[[ DATASET RECORDS, beginning ]]

`config.mk`:
```
export PLATFORM = sky130hd
export DESIGN_NAME = regstore
export DESIGN_NICKNAME = d
export VERILOG_FILES = /design/src/rtl/regstore.sv
export SDC_FILE = /design/constraint.sdc
export NUM_CORES = 1
export LEC_CHECK = 0
export BUFFER_PORTS_ARGS = -buffer_cell sky130_fd_sc_hd__buf_2
export CORE_AREA = 2 2 434 436
export DETAILED_ROUTE_END_ITERATION = 12
export DIE_AREA = 0 0 436 438
export GPL_TIMING_DRIVEN = 0
export SKIP_CTS_REPAIR_TIMING = 1
export SLEW_MARGIN = 20
export SYNTH_ARGS = -nofsm -noshare
export SYNTH_HDL_FRONTEND = slang
export SYNTH_SLANG_ARGS = --single-unit
```
`constraint.sdc`:
```
create_clock -name clk -period 1.41 [get_ports clk]
set_input_delay 0.0705 -clock clk [delete_from_list [all_inputs] [get_ports clk]]
set_output_delay 0.0705 -clock clk [all_outputs]
set_load 0.01 [all_outputs]
```
`src/rtl/regstore.sv`:
```
// 32 x 32-bit architectural register file with a hardwired-zero register 31 and a busy scoreboard.
// Optional REGSTORE_BYPASS_EN suppresses hazards that the same-cycle write-back will resolve.
module regstore (
    input  logic        clk,
    input  logic        reset_n,
    input  logic        wr_en,
    input  logic [4:0]  wr_sel,
    input  logic [31:0] wr_data,
    input  logic        iss_en,
    input  logic [4:0]  iss_sel,
    input  logic [4:0]  rd_sel_a,
    input  logic [4:0]  rd_sel_b,
    output logic [31:0] regs [31:0],
    output logic [31:0] busy,
    output logic        hazard_a,
    output logic        hazard_b
);

    logic [30:0] w_wr_dec;
    logic [30:0] w_iss_dec;
    logic        w_byp_a;
    logic        w_byp_b;

    // Decoders cover 0..30 only, so a select of 31 enables nothing.
    always_comb begin
        w_wr_dec  = '0;
        w_iss_dec = '0;
        for (int i = 0; i < 31; i++) begin
            w_wr_dec[i]  = wr_en  && (wr_sel  == 5'(i));
            w_iss_dec[i] = iss_en && (iss_sel == 5'(i));
        end
    end

    genvar gi;
    generate
        for (gi = 0; gi < 31; gi++) begin : g_reg
            logic [31:0] r_data;
            logic        r_busy;

            // An issue on the same edge as a write-back wins: the new producer owns the register.
            always_ff @(posedge clk or negedge reset_n) begin
                if (!reset_n) begin
                    r_data <= '0;
                    r_busy <= 1'b0;
                end else begin
                    if (w_wr_dec[gi]) begin
                        r_data <= wr_data;
                    end
                    if (w_iss_dec[gi]) begin
                        r_busy <= 1'b1;
                    end else if (w_wr_dec[gi]) begin
                        r_busy <= 1'b0;
                    end
                end
            end

            assign regs[gi] = r_data;
            assign busy[gi] = r_busy;
        end
    endgenerate

    assign regs[31] = '0;
    assign busy[31] = 1'b0;

`ifdef REGSTORE_BYPASS_EN
    assign w_byp_a = wr_en && (wr_sel == rd_sel_a) && !(iss_en && (iss_sel == rd_sel_a));
    assign w_byp_b = wr_en && (wr_sel == rd_sel_b) && !(iss_en && (iss_sel == rd_sel_b));
`else
    assign w_byp_a = 1'b0;
    assign w_byp_b = 1'b0;
`endif

    assign hazard_a = busy[rd_sel_a] && !w_byp_a;
    assign hazard_b = busy[rd_sel_b] && !w_byp_b;

endmodule

```
[Yosys cells after proc, flatten, opt, wreduce, memory -nomap -nowiden]
Index checks and enable logic that the tools add are counted.
Operators by class
  mux-type cells: 66
  eq/ne operators: 60
  order comparisons: 2
  div/mod/pow operators: 0
  multiply operators: 0
  reductions and logical operators: 95
  bitwise logic cells: 0
  $add $sub $neg: 0
  shift-type cells: 0
Operators by type and width (count)
  $eq A5 B5 Y1 const B: 30
  $eq A5 B4 Y1 const B: 16
  $mux W1: 64
  $logic_and A1 B1 Y1: 62
  $reduce_bool A2 Y1: 31
  $eq A5 B3 Y1 const B: 8
  $eq A5 B2 Y1 const B: 4
  $lt A5 B6 Y1 const B: 2
  $bmux W1 S5: 2
  $eq A5 B1 Y1 const B: 2
  $logic_not A5 Y1: 2
Storage, ports and cells
  memories: 0
  output and inout port bits: 1058
  ROM bits: 0
  memory bits (writable): 0
  latch bits: 0
  bits of input ports: 56
  register bits after elaboration: 1023

[Depth between registers and ports, before layout]
  depth after elaboration: 4
  mapped depth: 8

[Least setup slack after synthesis]
OpenSTA, ideal clock, no wires.
  path type: input -> register
  start point: input port wr_sel[1]
  end point: register g_reg[17].r_data[10]
  library setup time: 0.125 ns
  setup slack: -0.271 ns
  data arrival time: 1.556 ns
  stages on the path: 8
  data required time: 1.285 ns
  path through: buf_6 -> nand2b_4 -> or2_1 -> buf_2 -> or3_1 -> buf_6 -> buf_6 -> mux2_4
Between the ends
  longest elaborated chain between the ends: 2
Ends and longest elaborated chain
  start: declaration: line 7  | input logic [4:0] wr_sel,
  $eq A5 B5 Y1: line 29  | w_wr_dec[i] = wr_en && (wr_sel == 5'(i));
  $logic_and A1 B1 Y1: line 29
  end signal: assignment: line 47  | r_data <= wr_data;
  end: declaration: line 37  | logic [31:0] r_data;
Every way passes these cells.
A chain may end at the register's enable or synchronous reset.

[Worst setup path after layout]
  start point: register g_reg[9].r_busy
  end point: output port hazard_b
Between the ends
  longest elaborated chain between the ends: 2
Ends and longest elaborated chain
  start: declaration: line 38  | logic r_busy;
  start signal: assignment: line 44  | r_busy <= 1'b0;
  start signal: assignment: line 50  | r_busy <= 1'b1;
  start signal: assignment: line 52  | r_busy <= 1'b0;
  $bmux W1 S5: line 74  | assign hazard_b = busy[rd_sel_b] && !w_byp_b;
  $mux W1 (not written as such): line 74
  end: declaration: line 16  | output logic hazard_b
Every way passes these cells. The select of a mux whose other input is x is not followed.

[[ DATASET RECORDS, end ]]

* [TO DO] Give back every line of the data above exactly as written.

* [ANSWER TO THIS EXERCISE]
`config.mk`:
```
export PLATFORM = sky130hd
export DESIGN_NAME = regstore
export DESIGN_NICKNAME = d
export VERILOG_FILES = /design/src/rtl/regstore.sv
export SDC_FILE = /design/constraint.sdc
export NUM_CORES = 1
export LEC_CHECK = 0
export BUFFER_PORTS_ARGS = -buffer_cell sky130_fd_sc_hd__buf_2
export CORE_AREA = 2 2 434 436
export DETAILED_ROUTE_END_ITERATION = 12
export DIE_AREA = 0 0 436 438
export GPL_TIMING_DRIVEN = 0
export SKIP_CTS_REPAIR_TIMING = 1
export SLEW_MARGIN = 20
export SYNTH_ARGS = -nofsm -noshare
export SYNTH_HDL_FRONTEND = slang
export SYNTH_SLANG_ARGS = --single-unit
```
`constraint.sdc`:
```
create_clock -name clk -period 1.41 [get_ports clk]
set_input_delay 0.0705 -clock clk [delete_from_list [all_inputs] [get_ports clk]]
set_output_delay 0.0705 -clock clk [all_outputs]
set_load 0.01 [all_outputs]
```
`src/rtl/regstore.sv`:
```
// 32 x 32-bit architectural register file with a hardwired-zero register 31 and a busy scoreboard.
// Optional REGSTORE_BYPASS_EN suppresses hazards that the same-cycle write-back will resolve.
module regstore (
    input  logic        clk,
    input  logic        reset_n,
    input  logic        wr_en,
    input  logic [4:0]  wr_sel,
    input  logic [31:0] wr_data,
    input  logic        iss_en,
    input  logic [4:0]  iss_sel,
    input  logic [4:0]  rd_sel_a,
    input  logic [4:0]  rd_sel_b,
    output logic [31:0] regs [31:0],
    output logic [31:0] busy,
    output logic        hazard_a,
    output logic        hazard_b
);

    logic [30:0] w_wr_dec;
    logic [30:0] w_iss_dec;
    logic        w_byp_a;
    logic        w_byp_b;

    // Decoders cover 0..30 only, so a select of 31 enables nothing.
    always_comb begin
        w_wr_dec  = '0;
        w_iss_dec = '0;
        for (int i = 0; i < 31; i++) begin
            w_wr_dec[i]  = wr_en  && (wr_sel  == 5'(i));
            w_iss_dec[i] = iss_en && (iss_sel == 5'(i));
        end
    end

    genvar gi;
    generate
        for (gi = 0; gi < 31; gi++) begin : g_reg
            logic [31:0] r_data;
            logic        r_busy;

            // An issue on the same edge as a write-back wins: the new producer owns the register.
            always_ff @(posedge clk or negedge reset_n) begin
                if (!reset_n) begin
                    r_data <= '0;
                    r_busy <= 1'b0;
                end else begin
                    if (w_wr_dec[gi]) begin
                        r_data <= wr_data;
                    end
                    if (w_iss_dec[gi]) begin
                        r_busy <= 1'b1;
                    end else if (w_wr_dec[gi]) begin
                        r_busy <= 1'b0;
                    end
                end
            end

            assign regs[gi] = r_data;
            assign busy[gi] = r_busy;
        end
    endgenerate

    assign regs[31] = '0;
    assign busy[31] = 1'b0;

`ifdef REGSTORE_BYPASS_EN
    assign w_byp_a = wr_en && (wr_sel == rd_sel_a) && !(iss_en && (iss_sel == rd_sel_a));
    assign w_byp_b = wr_en && (wr_sel == rd_sel_b) && !(iss_en && (iss_sel == rd_sel_b));
`else
    assign w_byp_a = 1'b0;
    assign w_byp_b = 1'b0;
`endif

    assign hazard_a = busy[rd_sel_a] && !w_byp_a;
    assign hazard_b = busy[rd_sel_b] && !w_byp_b;

endmodule

```
[Yosys cells after proc, flatten, opt, wreduce, memory -nomap -nowiden]
Index checks and enable logic that the tools add are counted.
Operators by class
  mux-type cells: 66
  eq/ne operators: 60
  order comparisons: 2
  div/mod/pow operators: 0
  multiply operators: 0
  reductions and logical operators: 95
  bitwise logic cells: 0
  $add $sub $neg: 0
  shift-type cells: 0
Operators by type and width (count)
  $eq A5 B5 Y1 const B: 30
  $eq A5 B4 Y1 const B: 16
  $mux W1: 64
  $logic_and A1 B1 Y1: 62
  $reduce_bool A2 Y1: 31
  $eq A5 B3 Y1 const B: 8
  $eq A5 B2 Y1 const B: 4
  $lt A5 B6 Y1 const B: 2
  $bmux W1 S5: 2
  $eq A5 B1 Y1 const B: 2
  $logic_not A5 Y1: 2
Storage, ports and cells
  memories: 0
  output and inout port bits: 1058
  ROM bits: 0
  memory bits (writable): 0
  latch bits: 0
  bits of input ports: 56
  register bits after elaboration: 1023

[Depth between registers and ports, before layout]
  depth after elaboration: 4
  mapped depth: 8

[Least setup slack after synthesis]
OpenSTA, ideal clock, no wires.
  path type: input -> register
  start point: input port wr_sel[1]
  end point: register g_reg[17].r_data[10]
  library setup time: 0.125 ns
  setup slack: -0.271 ns
  data arrival time: 1.556 ns
  stages on the path: 8
  data required time: 1.285 ns
  path through: buf_6 -> nand2b_4 -> or2_1 -> buf_2 -> or3_1 -> buf_6 -> buf_6 -> mux2_4
Between the ends
  longest elaborated chain between the ends: 2
Ends and longest elaborated chain
  start: declaration: line 7  | input logic [4:0] wr_sel,
  $eq A5 B5 Y1: line 29  | w_wr_dec[i] = wr_en && (wr_sel == 5'(i));
  $logic_and A1 B1 Y1: line 29
  end signal: assignment: line 47  | r_data <= wr_data;
  end: declaration: line 37  | logic [31:0] r_data;
Every way passes these cells.
A chain may end at the register's enable or synchronous reset.

[Worst setup path after layout]
  start point: register g_reg[9].r_busy
  end point: output port hazard_b
Between the ends
  longest elaborated chain between the ends: 2
Ends and longest elaborated chain
  start: declaration: line 38  | logic r_busy;
  start signal: assignment: line 44  | r_busy <= 1'b0;
  start signal: assignment: line 50  | r_busy <= 1'b1;
  start signal: assignment: line 52  | r_busy <= 1'b0;
  $bmux W1 S5: line 74  | assign hazard_b = busy[rd_sel_b] && !w_byp_b;
  $mux W1 (not written as such): line 74
  end: declaration: line 16  | output logic hazard_b
Every way passes these cells. The select of a mux whose other input is x is not followed.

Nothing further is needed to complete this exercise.